• **Exercise instructions**
Using the listing below, show all lines that hold the word "keepQ".

______

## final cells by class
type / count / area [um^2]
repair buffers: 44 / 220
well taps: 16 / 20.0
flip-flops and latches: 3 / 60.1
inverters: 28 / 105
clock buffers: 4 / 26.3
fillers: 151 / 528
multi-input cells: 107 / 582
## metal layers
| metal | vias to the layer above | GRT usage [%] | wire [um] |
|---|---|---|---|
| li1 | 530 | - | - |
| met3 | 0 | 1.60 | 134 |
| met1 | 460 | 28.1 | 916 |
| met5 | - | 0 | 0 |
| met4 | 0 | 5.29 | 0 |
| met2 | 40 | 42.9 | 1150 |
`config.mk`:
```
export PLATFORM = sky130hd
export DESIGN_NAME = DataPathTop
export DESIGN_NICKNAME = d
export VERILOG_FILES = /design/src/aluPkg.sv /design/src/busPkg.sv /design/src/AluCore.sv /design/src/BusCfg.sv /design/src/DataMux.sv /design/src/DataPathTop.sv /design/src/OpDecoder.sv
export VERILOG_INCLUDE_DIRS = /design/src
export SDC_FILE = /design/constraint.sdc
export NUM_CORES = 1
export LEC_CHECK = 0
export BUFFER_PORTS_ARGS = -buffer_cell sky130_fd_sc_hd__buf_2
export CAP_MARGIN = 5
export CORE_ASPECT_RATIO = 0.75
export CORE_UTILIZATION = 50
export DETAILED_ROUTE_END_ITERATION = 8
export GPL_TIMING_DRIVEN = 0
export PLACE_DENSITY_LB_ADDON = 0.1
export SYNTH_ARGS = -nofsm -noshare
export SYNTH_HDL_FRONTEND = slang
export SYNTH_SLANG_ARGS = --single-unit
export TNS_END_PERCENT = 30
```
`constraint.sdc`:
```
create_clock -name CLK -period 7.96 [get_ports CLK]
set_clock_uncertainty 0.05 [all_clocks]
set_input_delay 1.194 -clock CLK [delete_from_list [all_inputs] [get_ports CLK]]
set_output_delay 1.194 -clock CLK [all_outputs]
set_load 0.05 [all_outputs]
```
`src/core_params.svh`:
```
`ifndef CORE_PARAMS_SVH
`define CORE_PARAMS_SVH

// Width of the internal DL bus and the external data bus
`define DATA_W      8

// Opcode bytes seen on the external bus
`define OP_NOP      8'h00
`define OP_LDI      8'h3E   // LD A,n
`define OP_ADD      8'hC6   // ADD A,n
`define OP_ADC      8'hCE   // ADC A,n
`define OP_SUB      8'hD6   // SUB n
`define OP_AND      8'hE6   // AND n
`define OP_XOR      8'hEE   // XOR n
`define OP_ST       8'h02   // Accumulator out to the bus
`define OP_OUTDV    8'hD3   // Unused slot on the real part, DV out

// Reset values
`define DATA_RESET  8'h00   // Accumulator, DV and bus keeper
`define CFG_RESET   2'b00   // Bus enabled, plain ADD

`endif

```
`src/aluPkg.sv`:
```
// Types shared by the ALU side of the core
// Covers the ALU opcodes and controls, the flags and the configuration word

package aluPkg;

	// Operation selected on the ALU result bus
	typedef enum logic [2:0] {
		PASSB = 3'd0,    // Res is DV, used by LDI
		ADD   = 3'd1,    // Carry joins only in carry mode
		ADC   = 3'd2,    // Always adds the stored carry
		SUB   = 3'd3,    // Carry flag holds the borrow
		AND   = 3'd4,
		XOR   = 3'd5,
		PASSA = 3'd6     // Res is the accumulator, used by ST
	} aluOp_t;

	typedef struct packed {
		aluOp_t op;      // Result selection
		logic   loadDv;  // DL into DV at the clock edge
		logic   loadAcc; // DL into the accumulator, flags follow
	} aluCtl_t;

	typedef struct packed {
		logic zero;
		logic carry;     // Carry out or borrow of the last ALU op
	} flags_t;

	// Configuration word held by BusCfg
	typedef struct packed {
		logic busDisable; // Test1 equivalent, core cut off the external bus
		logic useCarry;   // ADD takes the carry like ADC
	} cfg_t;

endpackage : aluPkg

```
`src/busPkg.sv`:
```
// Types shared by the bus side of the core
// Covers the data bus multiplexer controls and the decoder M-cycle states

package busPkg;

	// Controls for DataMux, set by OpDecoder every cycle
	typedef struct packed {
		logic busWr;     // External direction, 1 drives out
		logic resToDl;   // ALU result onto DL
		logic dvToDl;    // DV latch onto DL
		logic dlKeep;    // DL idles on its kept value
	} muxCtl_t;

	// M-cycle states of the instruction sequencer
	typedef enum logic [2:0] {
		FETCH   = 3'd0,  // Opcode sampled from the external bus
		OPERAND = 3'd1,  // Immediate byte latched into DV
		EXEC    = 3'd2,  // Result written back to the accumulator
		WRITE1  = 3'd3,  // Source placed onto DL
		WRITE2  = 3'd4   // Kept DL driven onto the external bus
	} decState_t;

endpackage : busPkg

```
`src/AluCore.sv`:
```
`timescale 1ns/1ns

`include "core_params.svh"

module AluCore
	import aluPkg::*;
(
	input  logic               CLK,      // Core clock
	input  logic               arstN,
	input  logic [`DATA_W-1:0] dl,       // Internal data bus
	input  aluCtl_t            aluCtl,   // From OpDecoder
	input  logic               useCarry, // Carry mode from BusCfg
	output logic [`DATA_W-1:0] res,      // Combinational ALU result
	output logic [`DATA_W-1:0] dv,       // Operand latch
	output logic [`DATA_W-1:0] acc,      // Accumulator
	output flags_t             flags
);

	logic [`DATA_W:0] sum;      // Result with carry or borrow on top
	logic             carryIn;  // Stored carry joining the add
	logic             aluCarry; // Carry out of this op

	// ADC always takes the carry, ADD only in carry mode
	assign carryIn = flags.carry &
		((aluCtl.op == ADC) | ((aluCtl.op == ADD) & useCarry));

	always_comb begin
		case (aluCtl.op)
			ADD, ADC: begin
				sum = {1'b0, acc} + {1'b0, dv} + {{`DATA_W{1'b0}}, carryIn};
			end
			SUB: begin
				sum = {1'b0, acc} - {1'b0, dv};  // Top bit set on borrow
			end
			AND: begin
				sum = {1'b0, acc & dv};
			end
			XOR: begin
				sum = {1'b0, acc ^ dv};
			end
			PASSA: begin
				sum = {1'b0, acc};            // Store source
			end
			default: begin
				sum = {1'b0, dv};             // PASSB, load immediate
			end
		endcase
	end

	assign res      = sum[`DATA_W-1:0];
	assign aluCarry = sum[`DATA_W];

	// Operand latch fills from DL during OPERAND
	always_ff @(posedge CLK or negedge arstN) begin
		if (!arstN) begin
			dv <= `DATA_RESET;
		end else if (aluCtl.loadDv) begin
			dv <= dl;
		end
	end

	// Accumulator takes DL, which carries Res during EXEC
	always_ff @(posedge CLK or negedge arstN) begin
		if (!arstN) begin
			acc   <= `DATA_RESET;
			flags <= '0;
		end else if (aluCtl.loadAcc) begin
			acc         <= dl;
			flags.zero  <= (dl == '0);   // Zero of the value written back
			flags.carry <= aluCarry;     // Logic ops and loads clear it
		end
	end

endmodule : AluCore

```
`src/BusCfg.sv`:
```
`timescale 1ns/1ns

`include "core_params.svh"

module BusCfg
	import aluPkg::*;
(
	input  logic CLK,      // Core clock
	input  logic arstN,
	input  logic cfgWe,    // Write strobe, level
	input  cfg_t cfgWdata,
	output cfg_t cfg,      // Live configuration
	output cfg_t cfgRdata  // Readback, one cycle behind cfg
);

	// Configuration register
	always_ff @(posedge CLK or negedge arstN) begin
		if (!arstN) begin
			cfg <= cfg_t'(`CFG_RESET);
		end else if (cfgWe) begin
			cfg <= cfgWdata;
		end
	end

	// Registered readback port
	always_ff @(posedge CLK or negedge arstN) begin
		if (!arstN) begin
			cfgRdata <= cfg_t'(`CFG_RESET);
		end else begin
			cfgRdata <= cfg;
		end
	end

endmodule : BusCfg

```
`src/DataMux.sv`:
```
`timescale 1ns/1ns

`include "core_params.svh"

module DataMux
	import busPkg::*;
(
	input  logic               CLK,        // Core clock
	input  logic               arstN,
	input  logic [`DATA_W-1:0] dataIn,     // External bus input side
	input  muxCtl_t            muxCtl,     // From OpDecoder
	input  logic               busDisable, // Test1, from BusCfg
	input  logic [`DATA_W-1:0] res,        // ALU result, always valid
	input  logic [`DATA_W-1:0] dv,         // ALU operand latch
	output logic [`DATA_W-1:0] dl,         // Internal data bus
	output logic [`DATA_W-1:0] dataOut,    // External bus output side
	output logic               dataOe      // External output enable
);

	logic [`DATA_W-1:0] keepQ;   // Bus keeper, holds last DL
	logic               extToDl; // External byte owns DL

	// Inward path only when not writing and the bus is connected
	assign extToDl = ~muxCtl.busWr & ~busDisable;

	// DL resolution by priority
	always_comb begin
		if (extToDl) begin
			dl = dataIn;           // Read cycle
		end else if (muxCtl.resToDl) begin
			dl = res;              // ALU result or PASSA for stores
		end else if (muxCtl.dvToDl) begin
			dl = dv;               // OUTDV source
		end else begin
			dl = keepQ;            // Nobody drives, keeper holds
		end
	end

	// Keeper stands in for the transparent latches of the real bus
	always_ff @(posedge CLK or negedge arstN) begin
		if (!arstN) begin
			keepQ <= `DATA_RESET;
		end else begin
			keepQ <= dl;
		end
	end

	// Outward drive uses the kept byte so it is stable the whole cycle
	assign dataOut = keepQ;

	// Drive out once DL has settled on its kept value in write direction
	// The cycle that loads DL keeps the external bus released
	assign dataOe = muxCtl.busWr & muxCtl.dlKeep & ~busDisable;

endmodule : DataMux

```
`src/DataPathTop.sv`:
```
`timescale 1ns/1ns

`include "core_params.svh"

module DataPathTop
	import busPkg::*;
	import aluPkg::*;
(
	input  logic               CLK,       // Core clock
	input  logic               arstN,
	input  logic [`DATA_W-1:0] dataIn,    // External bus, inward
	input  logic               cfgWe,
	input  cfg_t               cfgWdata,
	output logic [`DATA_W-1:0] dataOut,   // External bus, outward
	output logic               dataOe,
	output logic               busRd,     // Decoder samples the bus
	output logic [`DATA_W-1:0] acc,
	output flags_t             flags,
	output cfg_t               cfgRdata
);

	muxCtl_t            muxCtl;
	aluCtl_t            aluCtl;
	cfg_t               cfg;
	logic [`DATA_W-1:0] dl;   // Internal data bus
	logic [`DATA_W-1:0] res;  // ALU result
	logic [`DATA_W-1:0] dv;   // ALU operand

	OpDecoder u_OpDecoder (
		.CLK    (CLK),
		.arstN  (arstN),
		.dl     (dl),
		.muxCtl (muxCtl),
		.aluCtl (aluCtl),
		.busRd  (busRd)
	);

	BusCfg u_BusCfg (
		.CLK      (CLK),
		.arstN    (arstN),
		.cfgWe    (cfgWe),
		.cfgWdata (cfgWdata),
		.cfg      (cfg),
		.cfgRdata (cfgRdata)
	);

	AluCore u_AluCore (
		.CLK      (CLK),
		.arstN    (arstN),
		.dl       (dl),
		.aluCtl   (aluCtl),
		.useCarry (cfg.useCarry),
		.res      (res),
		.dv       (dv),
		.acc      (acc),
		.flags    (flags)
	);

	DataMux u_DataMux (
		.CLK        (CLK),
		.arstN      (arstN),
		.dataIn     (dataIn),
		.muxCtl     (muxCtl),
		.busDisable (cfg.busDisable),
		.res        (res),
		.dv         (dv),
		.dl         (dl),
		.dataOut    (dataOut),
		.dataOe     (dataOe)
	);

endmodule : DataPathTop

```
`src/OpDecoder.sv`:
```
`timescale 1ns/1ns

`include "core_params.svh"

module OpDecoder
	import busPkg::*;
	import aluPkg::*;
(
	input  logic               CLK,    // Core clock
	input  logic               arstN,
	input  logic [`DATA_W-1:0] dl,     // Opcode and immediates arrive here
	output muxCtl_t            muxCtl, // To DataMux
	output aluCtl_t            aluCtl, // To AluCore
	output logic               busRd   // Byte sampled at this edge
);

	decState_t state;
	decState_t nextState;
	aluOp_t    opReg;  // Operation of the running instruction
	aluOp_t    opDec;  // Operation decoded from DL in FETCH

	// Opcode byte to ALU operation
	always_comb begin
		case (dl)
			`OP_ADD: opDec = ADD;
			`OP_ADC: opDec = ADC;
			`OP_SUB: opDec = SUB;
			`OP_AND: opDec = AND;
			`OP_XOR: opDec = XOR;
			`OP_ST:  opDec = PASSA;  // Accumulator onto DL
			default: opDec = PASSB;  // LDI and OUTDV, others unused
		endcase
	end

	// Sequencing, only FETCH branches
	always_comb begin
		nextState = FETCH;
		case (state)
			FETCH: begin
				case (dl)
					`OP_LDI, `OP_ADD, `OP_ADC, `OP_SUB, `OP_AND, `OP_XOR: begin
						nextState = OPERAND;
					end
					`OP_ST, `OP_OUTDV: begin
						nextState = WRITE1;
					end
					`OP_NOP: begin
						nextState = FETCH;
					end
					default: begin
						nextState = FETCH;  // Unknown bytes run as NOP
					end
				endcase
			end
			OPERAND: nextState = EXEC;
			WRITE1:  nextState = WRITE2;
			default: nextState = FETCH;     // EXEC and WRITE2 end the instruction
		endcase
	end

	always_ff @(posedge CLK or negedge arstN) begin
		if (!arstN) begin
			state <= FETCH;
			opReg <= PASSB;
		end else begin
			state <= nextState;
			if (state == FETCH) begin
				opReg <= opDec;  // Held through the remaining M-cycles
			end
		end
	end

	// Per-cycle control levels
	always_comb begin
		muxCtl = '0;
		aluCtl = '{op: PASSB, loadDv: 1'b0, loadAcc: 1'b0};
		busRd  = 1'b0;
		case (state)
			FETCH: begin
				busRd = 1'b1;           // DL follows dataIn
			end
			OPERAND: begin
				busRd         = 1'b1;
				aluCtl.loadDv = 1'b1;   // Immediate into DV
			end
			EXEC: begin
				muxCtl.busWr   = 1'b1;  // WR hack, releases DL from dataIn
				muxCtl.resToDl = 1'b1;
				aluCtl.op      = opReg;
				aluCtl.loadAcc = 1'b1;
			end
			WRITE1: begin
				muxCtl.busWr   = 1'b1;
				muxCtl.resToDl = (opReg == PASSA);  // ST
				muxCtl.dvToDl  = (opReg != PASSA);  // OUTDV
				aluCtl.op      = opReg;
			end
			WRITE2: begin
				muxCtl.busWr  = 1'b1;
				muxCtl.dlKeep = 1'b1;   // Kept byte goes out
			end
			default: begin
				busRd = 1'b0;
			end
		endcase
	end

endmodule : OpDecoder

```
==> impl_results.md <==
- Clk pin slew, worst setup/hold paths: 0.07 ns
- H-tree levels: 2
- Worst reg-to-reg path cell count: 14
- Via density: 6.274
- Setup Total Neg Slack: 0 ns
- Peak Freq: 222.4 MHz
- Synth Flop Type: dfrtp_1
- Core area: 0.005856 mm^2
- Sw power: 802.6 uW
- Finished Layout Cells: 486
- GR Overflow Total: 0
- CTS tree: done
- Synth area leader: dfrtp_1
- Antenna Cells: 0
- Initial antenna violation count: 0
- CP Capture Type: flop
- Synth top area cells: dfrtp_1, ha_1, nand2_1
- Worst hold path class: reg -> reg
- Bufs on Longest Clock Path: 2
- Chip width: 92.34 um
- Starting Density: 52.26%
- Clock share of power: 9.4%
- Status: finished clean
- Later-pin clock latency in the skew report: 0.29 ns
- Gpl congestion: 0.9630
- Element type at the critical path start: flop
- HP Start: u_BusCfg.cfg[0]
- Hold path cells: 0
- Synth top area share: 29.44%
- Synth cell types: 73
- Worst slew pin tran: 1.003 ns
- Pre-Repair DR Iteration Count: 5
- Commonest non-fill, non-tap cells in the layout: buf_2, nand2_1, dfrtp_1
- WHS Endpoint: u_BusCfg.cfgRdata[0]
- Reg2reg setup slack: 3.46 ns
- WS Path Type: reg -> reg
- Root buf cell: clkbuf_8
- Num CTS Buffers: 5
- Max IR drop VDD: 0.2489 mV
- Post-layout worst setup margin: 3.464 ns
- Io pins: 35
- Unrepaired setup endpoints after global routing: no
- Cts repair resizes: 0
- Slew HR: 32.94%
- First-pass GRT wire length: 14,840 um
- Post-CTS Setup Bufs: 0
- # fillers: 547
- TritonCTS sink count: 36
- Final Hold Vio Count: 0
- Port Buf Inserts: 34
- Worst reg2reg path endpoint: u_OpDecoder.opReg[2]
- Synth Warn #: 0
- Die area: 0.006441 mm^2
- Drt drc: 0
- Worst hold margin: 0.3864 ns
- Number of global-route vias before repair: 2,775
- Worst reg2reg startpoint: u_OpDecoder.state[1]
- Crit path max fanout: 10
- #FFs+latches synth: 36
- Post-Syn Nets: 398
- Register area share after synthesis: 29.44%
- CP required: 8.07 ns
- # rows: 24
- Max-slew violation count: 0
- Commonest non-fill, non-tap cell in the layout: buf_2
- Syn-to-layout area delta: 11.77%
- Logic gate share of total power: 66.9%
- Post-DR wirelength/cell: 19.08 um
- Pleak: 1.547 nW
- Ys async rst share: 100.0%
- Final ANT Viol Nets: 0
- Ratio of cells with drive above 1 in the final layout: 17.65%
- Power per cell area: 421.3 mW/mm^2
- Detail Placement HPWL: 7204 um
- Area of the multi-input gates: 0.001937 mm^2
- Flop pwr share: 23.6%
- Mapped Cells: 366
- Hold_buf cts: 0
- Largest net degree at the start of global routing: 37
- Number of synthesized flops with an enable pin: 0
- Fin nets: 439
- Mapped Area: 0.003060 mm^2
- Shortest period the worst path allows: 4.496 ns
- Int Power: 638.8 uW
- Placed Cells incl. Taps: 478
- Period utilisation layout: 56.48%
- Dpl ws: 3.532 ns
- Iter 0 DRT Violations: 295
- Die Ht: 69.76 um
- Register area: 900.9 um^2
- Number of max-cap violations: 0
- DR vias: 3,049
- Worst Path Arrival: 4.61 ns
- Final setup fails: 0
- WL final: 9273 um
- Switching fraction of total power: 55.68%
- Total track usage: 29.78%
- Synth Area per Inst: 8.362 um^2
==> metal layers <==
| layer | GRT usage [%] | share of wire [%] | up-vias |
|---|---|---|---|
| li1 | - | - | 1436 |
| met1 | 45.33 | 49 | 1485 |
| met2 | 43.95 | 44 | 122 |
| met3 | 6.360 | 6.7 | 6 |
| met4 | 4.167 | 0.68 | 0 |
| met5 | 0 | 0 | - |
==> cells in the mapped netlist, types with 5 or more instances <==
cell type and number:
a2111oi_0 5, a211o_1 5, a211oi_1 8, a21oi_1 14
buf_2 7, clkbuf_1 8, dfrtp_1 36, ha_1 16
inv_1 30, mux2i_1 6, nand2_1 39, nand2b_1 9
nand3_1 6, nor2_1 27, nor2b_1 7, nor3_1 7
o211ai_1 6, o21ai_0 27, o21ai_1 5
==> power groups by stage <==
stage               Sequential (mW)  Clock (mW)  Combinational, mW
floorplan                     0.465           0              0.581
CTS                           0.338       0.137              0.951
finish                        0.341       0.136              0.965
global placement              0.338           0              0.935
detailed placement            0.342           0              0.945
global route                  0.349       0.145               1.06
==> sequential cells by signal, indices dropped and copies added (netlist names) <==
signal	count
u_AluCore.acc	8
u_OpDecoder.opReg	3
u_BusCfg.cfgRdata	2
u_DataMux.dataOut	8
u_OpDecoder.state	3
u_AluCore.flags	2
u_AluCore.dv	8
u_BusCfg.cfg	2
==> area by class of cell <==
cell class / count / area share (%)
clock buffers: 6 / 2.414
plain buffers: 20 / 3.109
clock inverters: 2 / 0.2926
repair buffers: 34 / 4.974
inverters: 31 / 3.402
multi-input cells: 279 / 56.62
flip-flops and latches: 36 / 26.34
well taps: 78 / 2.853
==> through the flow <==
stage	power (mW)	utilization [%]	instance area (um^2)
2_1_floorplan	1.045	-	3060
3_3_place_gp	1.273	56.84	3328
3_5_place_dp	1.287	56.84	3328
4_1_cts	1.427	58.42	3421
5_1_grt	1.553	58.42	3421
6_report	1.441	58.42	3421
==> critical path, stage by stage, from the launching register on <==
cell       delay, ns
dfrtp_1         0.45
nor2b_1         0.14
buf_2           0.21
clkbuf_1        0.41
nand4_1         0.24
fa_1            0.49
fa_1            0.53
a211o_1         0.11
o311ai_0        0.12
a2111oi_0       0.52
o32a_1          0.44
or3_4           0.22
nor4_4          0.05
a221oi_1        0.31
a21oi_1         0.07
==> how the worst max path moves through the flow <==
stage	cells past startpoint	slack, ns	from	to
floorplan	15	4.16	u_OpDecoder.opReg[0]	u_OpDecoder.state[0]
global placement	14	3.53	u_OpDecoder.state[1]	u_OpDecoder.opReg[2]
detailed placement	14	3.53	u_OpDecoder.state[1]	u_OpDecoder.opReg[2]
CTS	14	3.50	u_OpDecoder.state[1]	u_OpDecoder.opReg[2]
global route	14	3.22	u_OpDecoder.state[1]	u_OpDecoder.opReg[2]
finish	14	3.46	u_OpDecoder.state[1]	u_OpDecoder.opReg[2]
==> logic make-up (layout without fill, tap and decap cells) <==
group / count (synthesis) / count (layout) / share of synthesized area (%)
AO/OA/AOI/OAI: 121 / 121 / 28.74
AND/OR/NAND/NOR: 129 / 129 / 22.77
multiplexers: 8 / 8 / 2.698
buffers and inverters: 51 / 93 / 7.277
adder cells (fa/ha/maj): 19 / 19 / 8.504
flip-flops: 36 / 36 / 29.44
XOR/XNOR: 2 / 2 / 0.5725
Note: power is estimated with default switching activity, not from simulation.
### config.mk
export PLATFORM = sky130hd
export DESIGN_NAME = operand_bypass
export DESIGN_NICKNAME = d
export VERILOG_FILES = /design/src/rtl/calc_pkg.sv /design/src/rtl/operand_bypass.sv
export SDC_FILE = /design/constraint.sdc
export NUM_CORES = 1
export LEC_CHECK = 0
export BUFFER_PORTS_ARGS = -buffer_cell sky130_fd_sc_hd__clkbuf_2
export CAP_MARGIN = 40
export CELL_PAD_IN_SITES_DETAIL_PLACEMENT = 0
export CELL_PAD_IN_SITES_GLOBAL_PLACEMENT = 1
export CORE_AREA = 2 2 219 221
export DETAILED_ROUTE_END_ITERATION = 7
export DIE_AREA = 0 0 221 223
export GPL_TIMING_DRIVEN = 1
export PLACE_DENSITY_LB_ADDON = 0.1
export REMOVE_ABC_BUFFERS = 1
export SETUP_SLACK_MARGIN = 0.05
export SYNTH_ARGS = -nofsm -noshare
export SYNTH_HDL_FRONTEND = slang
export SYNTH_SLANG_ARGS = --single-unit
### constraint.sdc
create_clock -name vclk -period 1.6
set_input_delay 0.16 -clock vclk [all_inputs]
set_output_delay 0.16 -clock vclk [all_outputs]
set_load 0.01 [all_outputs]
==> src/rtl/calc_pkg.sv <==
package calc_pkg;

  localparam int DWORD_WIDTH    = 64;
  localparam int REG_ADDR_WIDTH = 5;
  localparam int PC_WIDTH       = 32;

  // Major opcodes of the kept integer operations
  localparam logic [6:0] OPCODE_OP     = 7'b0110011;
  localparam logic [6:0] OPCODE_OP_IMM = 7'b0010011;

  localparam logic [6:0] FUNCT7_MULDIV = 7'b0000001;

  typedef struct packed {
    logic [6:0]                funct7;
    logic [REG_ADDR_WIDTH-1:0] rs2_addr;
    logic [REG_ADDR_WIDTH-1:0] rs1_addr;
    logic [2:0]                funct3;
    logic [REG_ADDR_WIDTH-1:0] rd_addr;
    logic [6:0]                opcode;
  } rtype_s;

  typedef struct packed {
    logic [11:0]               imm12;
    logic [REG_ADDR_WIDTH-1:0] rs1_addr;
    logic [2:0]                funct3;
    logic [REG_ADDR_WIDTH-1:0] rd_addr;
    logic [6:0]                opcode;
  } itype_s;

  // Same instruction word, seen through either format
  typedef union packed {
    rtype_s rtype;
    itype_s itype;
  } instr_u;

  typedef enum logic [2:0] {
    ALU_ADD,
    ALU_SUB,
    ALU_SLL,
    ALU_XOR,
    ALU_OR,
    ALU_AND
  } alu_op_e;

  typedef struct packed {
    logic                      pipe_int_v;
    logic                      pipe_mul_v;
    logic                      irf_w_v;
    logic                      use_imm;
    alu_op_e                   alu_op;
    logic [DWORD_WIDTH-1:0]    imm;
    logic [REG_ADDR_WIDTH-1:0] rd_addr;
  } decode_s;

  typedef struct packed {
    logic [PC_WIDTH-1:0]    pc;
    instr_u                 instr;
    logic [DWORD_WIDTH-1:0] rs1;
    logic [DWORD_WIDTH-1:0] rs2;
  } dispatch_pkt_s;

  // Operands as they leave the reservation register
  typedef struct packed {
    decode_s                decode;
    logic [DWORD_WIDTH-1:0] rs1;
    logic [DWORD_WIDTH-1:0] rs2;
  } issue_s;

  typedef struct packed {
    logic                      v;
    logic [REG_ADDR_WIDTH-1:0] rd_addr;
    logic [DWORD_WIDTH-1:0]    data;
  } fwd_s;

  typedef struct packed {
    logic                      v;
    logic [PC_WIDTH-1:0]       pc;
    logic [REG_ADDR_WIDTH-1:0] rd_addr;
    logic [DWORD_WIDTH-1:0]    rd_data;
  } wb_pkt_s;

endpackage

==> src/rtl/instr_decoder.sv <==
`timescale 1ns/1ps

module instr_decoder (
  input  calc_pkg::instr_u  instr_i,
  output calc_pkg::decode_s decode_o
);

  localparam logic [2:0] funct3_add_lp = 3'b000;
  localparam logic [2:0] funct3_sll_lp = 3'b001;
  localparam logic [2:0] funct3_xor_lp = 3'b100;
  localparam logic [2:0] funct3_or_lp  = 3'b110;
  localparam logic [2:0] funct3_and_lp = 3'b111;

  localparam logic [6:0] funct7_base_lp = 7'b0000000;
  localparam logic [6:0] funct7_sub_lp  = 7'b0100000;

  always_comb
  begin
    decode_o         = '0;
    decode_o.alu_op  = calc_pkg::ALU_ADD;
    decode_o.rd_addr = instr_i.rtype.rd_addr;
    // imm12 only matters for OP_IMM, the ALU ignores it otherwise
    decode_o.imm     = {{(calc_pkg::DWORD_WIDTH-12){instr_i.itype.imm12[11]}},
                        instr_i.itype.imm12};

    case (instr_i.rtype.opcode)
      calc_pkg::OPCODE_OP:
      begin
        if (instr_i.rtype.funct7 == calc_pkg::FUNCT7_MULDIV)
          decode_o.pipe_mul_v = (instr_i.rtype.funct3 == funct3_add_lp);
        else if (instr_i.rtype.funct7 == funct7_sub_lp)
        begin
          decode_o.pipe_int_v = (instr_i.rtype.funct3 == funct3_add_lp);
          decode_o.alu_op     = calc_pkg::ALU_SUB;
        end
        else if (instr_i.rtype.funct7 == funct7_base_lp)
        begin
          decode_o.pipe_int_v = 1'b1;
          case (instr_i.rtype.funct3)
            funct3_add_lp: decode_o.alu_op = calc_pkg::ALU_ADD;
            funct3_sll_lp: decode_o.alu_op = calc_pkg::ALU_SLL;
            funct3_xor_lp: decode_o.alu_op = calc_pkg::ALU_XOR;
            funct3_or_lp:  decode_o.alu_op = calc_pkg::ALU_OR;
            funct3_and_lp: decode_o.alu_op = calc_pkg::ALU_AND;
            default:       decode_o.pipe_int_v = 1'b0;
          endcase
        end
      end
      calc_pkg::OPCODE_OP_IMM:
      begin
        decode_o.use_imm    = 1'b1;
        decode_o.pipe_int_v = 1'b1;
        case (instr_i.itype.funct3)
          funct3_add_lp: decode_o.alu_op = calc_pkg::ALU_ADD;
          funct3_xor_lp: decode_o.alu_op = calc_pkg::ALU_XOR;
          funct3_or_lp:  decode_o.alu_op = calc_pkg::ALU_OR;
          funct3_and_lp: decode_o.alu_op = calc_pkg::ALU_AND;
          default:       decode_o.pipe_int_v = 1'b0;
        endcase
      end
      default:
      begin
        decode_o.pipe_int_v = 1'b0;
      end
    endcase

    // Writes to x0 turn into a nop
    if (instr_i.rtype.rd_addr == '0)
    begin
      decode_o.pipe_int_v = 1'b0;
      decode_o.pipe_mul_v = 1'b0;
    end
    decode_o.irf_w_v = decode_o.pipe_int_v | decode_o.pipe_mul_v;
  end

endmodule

______

• **Answer section**
	logic [`DATA_W-1:0] keepQ;   // Bus keeper, holds last DL
			dl = keepQ;            // Nobody drives, keeper holds
			keepQ <= `DATA_RESET;
			keepQ <= dl;
	assign dataOut = keepQ;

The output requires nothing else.